For 10g you don't have the option of SELECT TOP n so you must be a little creative.
WITH last_period
AS
(SELECT city, moved_in, moved_out, NVL(moved_in-LEAD(moved_out, 1) OVER (ORDER BY city), 0) AS lead
FROM periods
WHERE city = (SELECT city FROM periods WHERE moved_out = (SELECT MAX(moved_out) FROM periods)))
SELECT city, MIN(moved_in) AS moved_in, MAX(moved_out) AS moved_out
FROM last_period
WHERE lead >= 0
GROUP BY city;
This works for the example dataset that you have given. It could stand some optimisation for a large dataset but gives you a working example, tested on Oracle 10g.
If it's MySQL, you can easily use
TIME_TO_SEC(TIMEDIFF(end_date, start_date)) AS `diff_in_secs`
Having time difference in seconds you go any further.
On SQL Server, couldn't you use:
SELECT TOP 1 City_Code, Start_Date + "-" + End_Date
FROM MyTable
ORDER BY enddate DESC
That would get the date period and city with the latest end date.
This is assuming you are trying to just find the city where the person most recently lived, formatted with a dash.
Given that this is Oracle, you can simply subtract the end date and start date to get the number of days in between.
Select City_Code, (End_Date - Start_Date) Days
From MyTable
Where Start_Date = (
Select Max( T1.Start_ Date )
From MyTable As T1
)
If you are using SQL Server you can use the DateDiff() function
DATEDIFF ( datepart , startdate , enddate )

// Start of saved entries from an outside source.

==> src/hdl/csd_pkg.sv <==
package csd_pkg;

    // Score field width and highest index the score field can address.
    localparam int SCORE_W   = 4;
    localparam int SCORE_TOP = (1 << SCORE_W) - 1;
    localparam int HIST_DEPTH = SCORE_TOP + 1;

    typedef logic [SCORE_W-1:0] t_score;

    typedef enum logic {
        ST_LOAD,
        ST_EMIT
    } t_state;

    typedef enum logic [1:0] {
        HOP_NONE,
        HOP_INC,
        HOP_DEC
    } t_hist_op;

    // Command to the histogram store: one entry, one op per cycle.
    typedef struct packed {
        t_hist_op op;
        t_score   idx;
    } t_hist_ctl;

endpackage

==> src/hdl/csd_if.sv <==
interface csd_in_if;
    logic                 valid;
    logic                 ready;
    logic [3:0]           score;
    logic                 final_item;

    modport source (output valid, output score, output final_item, input ready);
    modport sink   (input valid, input score, input final_item, output ready);
endinterface

interface csd_out_if;
    logic                 valid;
    logic                 ready;
    logic [3:0]           sorted_score;
    logic                 final_result;

    modport source (output valid, output sorted_score, output final_result, input ready);
    modport sink   (input valid, input sorted_score, input final_result, output ready);
endinterface

==> src/hdl/counting_sort_descending_unit.sv <==
// Flow: a score is counted in the cycle it is accepted; after the final score the
//   sequencer walks the histogram down from the top value into the output register.
// Emission yields the N beats and skips each empty value (at most
//   min(MAX_SCORE,15)), stalling on output back-pressure; no score is taken
//   until the walk through the histogram's single read port and add unit ends.
// Reset: synchronous, active low; clears histogram, counts, sequencer, output valid.
module counting_sort_descending_unit #(
    parameter int MAX_ITEMS = 32,
    parameter int MAX_SCORE = 15
) (
    input  logic       i_clk,
    input  logic       i_rst_n,
    csd_in_if.sink     i_in,
    csd_out_if.source  o_out
);

    // Count width holds MAX_ITEMS itself.
    localparam int CNT_W = $clog2(MAX_ITEMS + 1);
    // Highest histogram index that can ever be nonzero.
    localparam int TOP   = (MAX_SCORE > csd_pkg::SCORE_TOP) ? csd_pkg::SCORE_TOP : MAX_SCORE;
    localparam logic [csd_pkg::SCORE_W-1:0] TOP_IDX = csd_pkg::SCORE_W'(TOP);

    csd_pkg::t_state    r_state, n_state;
    csd_pkg::t_hist_ctl w_ctl;
    logic [CNT_W-1:0]   w_rd_count;

    logic [CNT_W-1:0]             r_count, n_count;   // scores loaded in this set
    logic [CNT_W-1:0]             r_rem,   n_rem;     // beats still to emit
    logic [csd_pkg::SCORE_W-1:0]  r_v,     n_v;       // walk pointer, high to low

    logic                         r_out_valid, n_out_valid;
    logic [csd_pkg::SCORE_W-1:0]  r_out_score, n_out_score;
    logic                         r_out_final, n_out_final;

    logic w_accept;
    logic w_take;      // accepted score gets counted
    logic w_emit_go;   // one sorted beat moves into the output register

    csd_hist #(
        .CNT_W (CNT_W)
    ) u_hist (
        .i_clk      (i_clk),
        .i_rst_n    (i_rst_n),
        .i_ctl      (w_ctl),
        .o_rd_count (w_rd_count)
    );

    assign i_in.ready = (r_state == csd_pkg::ST_LOAD);
    assign w_accept   = i_in.valid && i_in.ready;

    // out-of-range scores and scores past a full set are dropped
    assign w_take = w_accept
                 && (8'(i_in.score) <= 8'(MAX_SCORE))
                 && (r_count != CNT_W'(MAX_ITEMS));

    assign w_emit_go = (r_state == csd_pkg::ST_EMIT)
                    && (r_rem != '0)
                    && (w_rd_count != '0)
                    && (!r_out_valid || o_out.ready);

    // next state
    always_comb begin
        n_state = r_state;
        case (r_state)
            csd_pkg::ST_LOAD: begin
                if (w_accept && i_in.final_item) begin
                    n_state = csd_pkg::ST_EMIT;
                end
            end
            csd_pkg::ST_EMIT: begin
                if (r_rem == '0) begin
                    n_state = csd_pkg::ST_LOAD;
                end
            end
            default: begin
                n_state = csd_pkg::ST_LOAD;
            end
        endcase
    end

    // datapath and histogram commands
    always_comb begin
        w_ctl.op    = csd_pkg::HOP_NONE;
        w_ctl.idx   = r_v;
        n_count     = r_count;
        n_rem       = r_rem;
        n_v         = r_v;
        n_out_valid = r_out_valid;
        n_out_score = r_out_score;
        n_out_final = r_out_final;

        // output register drains independently of the sequencer
        if (o_out.ready) begin
            n_out_valid = 1'b0;
        end

        case (r_state)
            csd_pkg::ST_LOAD: begin
                w_ctl.idx = i_in.score;
                if (w_take) begin
                    w_ctl.op = csd_pkg::HOP_INC;
                    n_count  = r_count + CNT_W'(1);
                end
                if (w_accept && i_in.final_item) begin
                    n_rem   = n_count;
                    n_v     = TOP_IDX;
                    n_count = '0;
                end
            end
            csd_pkg::ST_EMIT: begin
                w_ctl.idx = r_v;
                if (w_emit_go) begin
                    // decrementing each entry leaves the histogram clear at the end
                    w_ctl.op    = csd_pkg::HOP_DEC;
                    n_rem       = r_rem - CNT_W'(1);
                    n_out_valid = 1'b1;
                    n_out_score = r_v;
                    n_out_final = (r_rem == CNT_W'(1));
                end else if ((r_rem != '0) && (w_rd_count == '0)) begin
                    n_v = r_v - csd_pkg::SCORE_W'(1);
                end
            end
            default: begin
            end
        endcase
    end

    always_ff @(posedge i_clk) begin
        if (!i_rst_n) begin
            r_state     <= csd_pkg::ST_LOAD;
            r_count     <= '0;
            r_rem       <= '0;
            r_v         <= '0;
            r_out_valid <= 1'b0;
        end else begin
            r_state     <= n_state;
            r_count     <= n_count;
            r_rem       <= n_rem;
            r_v         <= n_v;
            r_out_valid <= n_out_valid;
        end
    end

    // payload, no reset
    always_ff @(posedge i_clk) begin
        r_out_score <= n_out_score;
        r_out_final <= n_out_final;
    end

    assign o_out.valid        = r_out_valid;
    assign o_out.sorted_score = r_out_score;
    assign o_out.final_result = r_out_final;

endmodule

==> src/hdl/csd_hist.sv <==
module csd_hist #(
    parameter int CNT_W = 6
) (
    input  logic               i_clk,
    input  logic               i_rst_n,
    input  csd_pkg::t_hist_ctl i_ctl,
    output logic [CNT_W-1:0]   o_rd_count
);

    logic [CNT_W-1:0] r_hist [csd_pkg::HIST_DEPTH];
    logic [CNT_W-1:0] w_step;
    logic [CNT_W-1:0] w_sum;

    assign o_rd_count = r_hist[i_ctl.idx];

    // single add unit: +1 on load, -1 (all ones) on emit
    assign w_step = (i_ctl.op == csd_pkg::HOP_DEC) ? {CNT_W{1'b1}} : CNT_W'(1);
    assign w_sum  = o_rd_count + w_step;

    always_ff @(posedge i_clk) begin
        if (!i_rst_n) begin
            for (int i = 0; i < csd_pkg::HIST_DEPTH; i++) begin
                r_hist[i] <= '0;
            end
        end else begin
            case (i_ctl.op)
                csd_pkg::HOP_INC,
                csd_pkg::HOP_DEC: begin
                    r_hist[i_ctl.idx] <= w_sum;
                end
                default: begin
                end
            endcase
        end
    end

endmodule

==> src/flat_wrapper.sv <==
// flat-port wrapper written by rule: the top's interface ports become plain ports
module counting_sort_descending_unit_flat 
#(
    parameter int MAX_ITEMS = 32,
    parameter int MAX_SCORE = 15
)
  (i_clk, i_rst_n, i_in_valid, i_in_score, i_in_final_item, i_in_ready, o_out_valid, o_out_sorted_score, o_out_final_result, o_out_ready);
  csd_in_if i_in_i ();
  csd_out_if o_out_i ();
  input  logic i_clk;
  input  logic i_rst_n;
  input wire logic [$bits(i_in_i.valid)-1:0] i_in_valid;
  input wire logic [$bits(i_in_i.score)-1:0] i_in_score;
  input wire logic [$bits(i_in_i.final_item)-1:0] i_in_final_item;
  output wire logic [$bits(i_in_i.ready)-1:0] i_in_ready;
  output wire logic [$bits(o_out_i.valid)-1:0] o_out_valid;
  output wire logic [$bits(o_out_i.sorted_score)-1:0] o_out_sorted_score;
  output wire logic [$bits(o_out_i.final_result)-1:0] o_out_final_result;
  input wire logic [$bits(o_out_i.ready)-1:0] o_out_ready;
  assign i_in_i.valid = i_in_valid;
  assign i_in_i.score = i_in_score;
  assign i_in_i.final_item = i_in_final_item;
  assign i_in_ready = i_in_i.ready;
  assign o_out_valid = o_out_i.valid;
  assign o_out_sorted_score = o_out_i.sorted_score;
  assign o_out_final_result = o_out_i.final_result;
  assign o_out_i.ready = o_out_ready;
  counting_sort_descending_unit #(.MAX_ITEMS(MAX_ITEMS), .MAX_SCORE(MAX_SCORE)) u_core (.i_clk(i_clk), .i_rst_n(i_rst_n), .i_in(i_in_i), .o_out(o_out_i));
endmodule
==> config.mk <==
export PLATFORM = sky130hd
export DESIGN_NAME = counting_sort_descending_unit_flat
export DESIGN_NICKNAME = d
export VERILOG_FILES = /design/src/hdl/csd_pkg.sv /design/src/hdl/csd_if.sv /design/src/hdl/counting_sort_descending_unit.sv /design/src/hdl/csd_hist.sv /design/src/flat_wrapper.sv
export SDC_FILE = /design/constraint.sdc
export NUM_CORES = 1
export LEC_CHECK = 0
export ABC_AREA = 1
export ABC_CLOCK_PERIOD_IN_PS = 3300
export BUFFER_PORTS_ARGS = -buffer_cell sky130_fd_sc_hd__buf_2
export CORE_UTILIZATION = 30
export DETAILED_ROUTE_END_ITERATION = 6
export PLACE_DENSITY = 0.4
export SLEW_MARGIN = 15
export SYNTH_ARGS = -nofsm -noshare
export SYNTH_HDL_FRONTEND = slang
export SYNTH_SLANG_ARGS = --single-unit
==> constraint.sdc <==
create_clock -name i_clk -period 3.3 [get_ports i_clk]
set_input_delay 0.33 -clock i_clk [delete_from_list [all_inputs] [get_ports i_clk]]
set_output_delay 0.33 -clock i_clk [all_outputs]
set_load 0.01 [all_outputs]
==> flow_metrics.env <==
export IMPL_cts_tree="built"
export IMPL_grt_max_degree=33
export IMPL_critPathLaunchType="flop"
export IMPL_viasPerCell=4.73
export IMPL_clock_skew_final_ns=0.00659
export IMPL_hold_viol=0
export IMPL_period_needed_ns=3.21
export IMPL_insertion_delay_ns=0.42
export IMPL_rows=52
export IMPL_num_vias=5232
export IMPL_met2_usage=0.296
export IMPL_grt_remaining_overflow=0
export IMPL_die_y_um=146
export IMPL_slew_limit_headroom=0.631
export IMPL_hold_ws_ns=0.403
export IMPL_first_pass_iters=5
export IMPL_io_buffers=15
export IMPL_initial_core_util=0.307
export IMPL_synthesis_area_um2=6230
export IMPL_cts_buffer_depth=2
export IMPL_cts_root_buf="clkbuf_16"
export IMPL_leakage_nw=3.48
export IMPL_fp_dieW_um=146
export IMPL_vdd_drop_max_v=0.000349
export IMPL_grt_busiest_layer="met2"
export IMPL_seqPwrFrac=0.362
export IMPL_fill_cells=2076
export IMPL_crit_top_cell="nand2_2"
export IMPL_diodes=0
export IMPL_clk_pin_slew_worst_paths_ns=0.05
export IMPL_drc=0
export IMPL_drt_iter0_drc=314
export IMPL_ant_nets=0
export IMPL_grt_pass1_wl_mm=29.1
export IMPL_combPwrFrac=0.267
export IMPL_p_sw_frac=0.319
export IMPL_tightestPinTransition_ns=0.546
export IMPL_synth_seq_cells=119
export IMPL_period_share=0.972
export IMPL_first_global_vias=5271
export IMPL_die_area_um2=21300
export IMPL_drive_above_1_share=0.234
export IMPL_finalSetupTns_ns=0
export IMPL_yosysSeqAreaShare=0.545
export IMPL_drv_slew=0
export IMPL_met1_usage=0.241
export IMPL_yosys_warnings=0
export IMPL_drv_cap=0
export IMPL_syn_inst=739
export IMPL_status="finished, final reports clean"
export IMPL_gp_congestion=0.806
export IMPL_cts_buffers=17
export IMPL_synth_main_ff_cell="edfxtp_1"
export IMPL_power_density_nw_per_um2=603
export IMPL_path_class="flop to flop"
export IMPL_syn_to_final_growth_pct=28.9
export IMPL_worstPathRequired_ns=3.47
export IMPL_syn_area_per_cell_um2=8.43
export IMPL_io_pins=16
export IMPL_finalNetCount=837
export IMPL_synth_edf_count=101
export IMPL_dp_hpwl_mm=12.6
export IMPL_antenna_found_initial=0
export IMPL_rsz0062_at_grt="true"
export IMPL_p_int_w=0.00329
export IMPL_path_cells="inv_4, buf_8, o21ai_4, inv_4, clkbuf_16, nand2_1, nand2_2, nand2_1, nand2_1, nor2_2, nand2_1, nor2_2, nand2_2, nand3_4, nand2_2, nand2_2, inv_1, ha_1, inv_1, nand2_2, buf_6, xor2_4, clkbuf_16, nor2_1"
export IMPL_path_max_fanout=8
export IMPL_postSynthNetCount=754
export IMPL_core_area_um2=20300
export IMPL_cp_slowest_cell="dfxtp_4"
export IMPL_end_kind="flop"
export IMPL_track_usage=0.182
export IMPL_cp_arrival_ns=3.38
export IMPL_pwr_share_clk=0.371
export IMPL_max_clock_freq_mhz=312
export IMPL_htreeDepth=4
export IMPL_routed_wl_mm=19.4
export IMPL_hold_path_class="input port to flop"
export IMPL_cts_sinks=119
export IMPL_critPathMaxStageDelay_ns=0.37
export IMPL_async_reset_ff_frac=0
export IMPL_power_switching_w=0.00154
export IMPL_met3_usage=0.0341
export IMPL_yosysUniqueCellTypes=38
export IMPL_layout_common_cells="nand2_1 (257), edfxtp_1 (101), nor2_1 (98), buf_4 (55), inv_1 (48)"
export IMPL_finalSetupViolations=0
export IMPL_wl_per_cell_um=17.5
export IMPL_final_common_cell="nand2_1"
critical path, delay by kind of cell, from the launching register on:
family | cells | cell delay [ns]
AO/OA/AOI/OAI | 1 | 0.22
adder cells (fa/ha/maj) | 1 | 0.17
buffers and inverters | 8 | 0.92
flip-flops | 1 | 0.37
XOR/XNOR | 1 | 0.28
AND/OR/NAND/NOR | 13 | 0.97
what timing repair did:
action,CTS,global route
hold buffers,0,0
cloned,0,7
setup endpoints to repair,57,192
gates resized for setup,3,61
pin swaps,3,18
buffers inserted,3,9
stage by stage:
stage	cells	utilization	instance area, µm²	total power [W]	setup slack (ns)
floorplan	739	-	6230	0.00238	0.270
global placement	1054	0.345	7000	0.00288	-0.0187
detailed placement	1054	0.345	7000	0.00289	-0.102
CTS	1089	0.374	7600	0.00469	0.0567
global route	1105	0.396	8030	0.00506	-0.0836
finish	1105	0.396	8030	0.00484	0.0937
area by class of cell:
cell class,instances,area (µm²),area share
sequential,119,3400,0.423
multi-input combinational,537,2600,0.324
inverter,55,216,0.0270
timing repair buffer,92,913,0.114
clock buffer,19,433,0.0539
tap,270,338,0.0421
clock inverter,13,133,0.0165
cell families after synthesis:
group           synth area share
compound gates            0.0504
xor+xnor                  0.0181
fa+ha+maj                 0.0121
buf+inv                   0.0639
flops                      0.545
simple gates               0.311
Yosys cell counts (3+ instances only):
library cell / count / area [µm²]
nand2_1: 294 / 1100
nor2_1: 102 / 383
edfxtp_1: 101 / 3030
inv_1: 49 / 184
nand3_1: 30 / 150
a21oi_1: 24 / 120
o21ai_0: 21 / 105
dfxtp_1: 18 / 360
buf_2: 11 / 55.1
nand3b_1: 8 / 60.1
buf_6: 7 / 78.8
clkbuf_1: 6 / 22.5
ha_1: 6 / 75.1
nand2_2: 6 / 37.5
a31oi_1: 5 / 31.3
nor2_2: 5 / 31.3
buf_4: 4 / 30.0
nand4_1: 4 / 25.0
nor3_1: 4 / 20.0
nor3_2: 4 / 40.0
xor2_1: 4 / 35.0
clkinv_1: 3 / 11.3
metal layers:
layer	share of wire	vias up
met4	0.023	0
met1	0.49	2536
met2	0.46	97
met5	0	-
met3	0.028	30
li1	-	2569
state kept, by name, indices dropped and copies added, names as in the netlist:
| register | cells |
|---|---|
| u_core.o_out.valid | 1 |
| u_core.r_count | 6 |
| u_core.r_v | 4 |
| u_core.r_state | 1 |
| u_core.o_out.final_result | 1 |
| u_core.r_rem | 6 |
| u_core.u_hist.r_hist | 96 |
| u_core.o_out.sorted_score | 4 |
power groups by stage:
stage | Combinational, W | Sequential [W] | Clock [W]
floorplan | 0.000609 | 0.00177 | 0
global placement | 0.00110 | 0.00178 | 0
detailed placement | 0.00110 | 0.00178 | 0
CTS | 0.00111 | 0.00175 | 0.00183
global route | 0.00140 | 0.00176 | 0.00190
finish | 0.00129 | 0.00175 | 0.00179
final timing paths:
check	depth (start not counted)	slack [ns]	end	from
worst min register to register	0	0.44	u_core.o_out.sorted_score[1]	u_core.r_v[1]
worst min-delay path	4	0.40	u_core.o_out.valid	o_out_ready
worst max-delay path	24	0.09	u_core.u_hist.r_hist[10][2]	u_core.r_state
worst max register to register	24	0.09	u_core.u_hist.r_hist[10][2]	u_core.r_state
No activity file was read; power rests on OpenSTA's default activity.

http://msdn.microsoft.com/en-us/library/ms189794.aspx
EDIT
I don't know Oracle but I did find this article
SELECT
MAX(t.duration)
FROM (
SELECT
(End_Date - Start_Date) duration
From
Table
) as t
I hope this will work.
If you want to calculate only the last period length for the last city of residence, then it's probably something like this:
SELECT TOP 1
City_Code,
End_Date - Start_Date AS Days
FROM atable
ORDER BY Start_Date DESC
But if you mean to include all the periods the person has ever lived in a city that happens to be their last city of residence, then it's a bit more complicated, but not too much:
SELECT TOP 1
City_Code,
SUM(End_Date - Start_Date) AS Days
FROM atable
GROUP BY City_Code
ORDER BY MAX(Start_Date) DESC
But the above solution most probably returns the last city information only after it calculates the data for all cities. Do we need that? Not necessarily, so maybe we should use another approach. Maybe like this:
SELECT
City_Code,
SUM(End_Date - Start_Date) AS Days
FROM atable
WHERE City_Code = (SELECT TOP 1 City_Code FROM atable ORDER BY Start_Date DESC)
GROUP BY City_Code
i'm short on time - but this feels like you could use the window function LAG to compare to the previous row and retain the appropriate begin date from that row when the city changes, and dont change it when the city is the same - this should correctly preserve the range.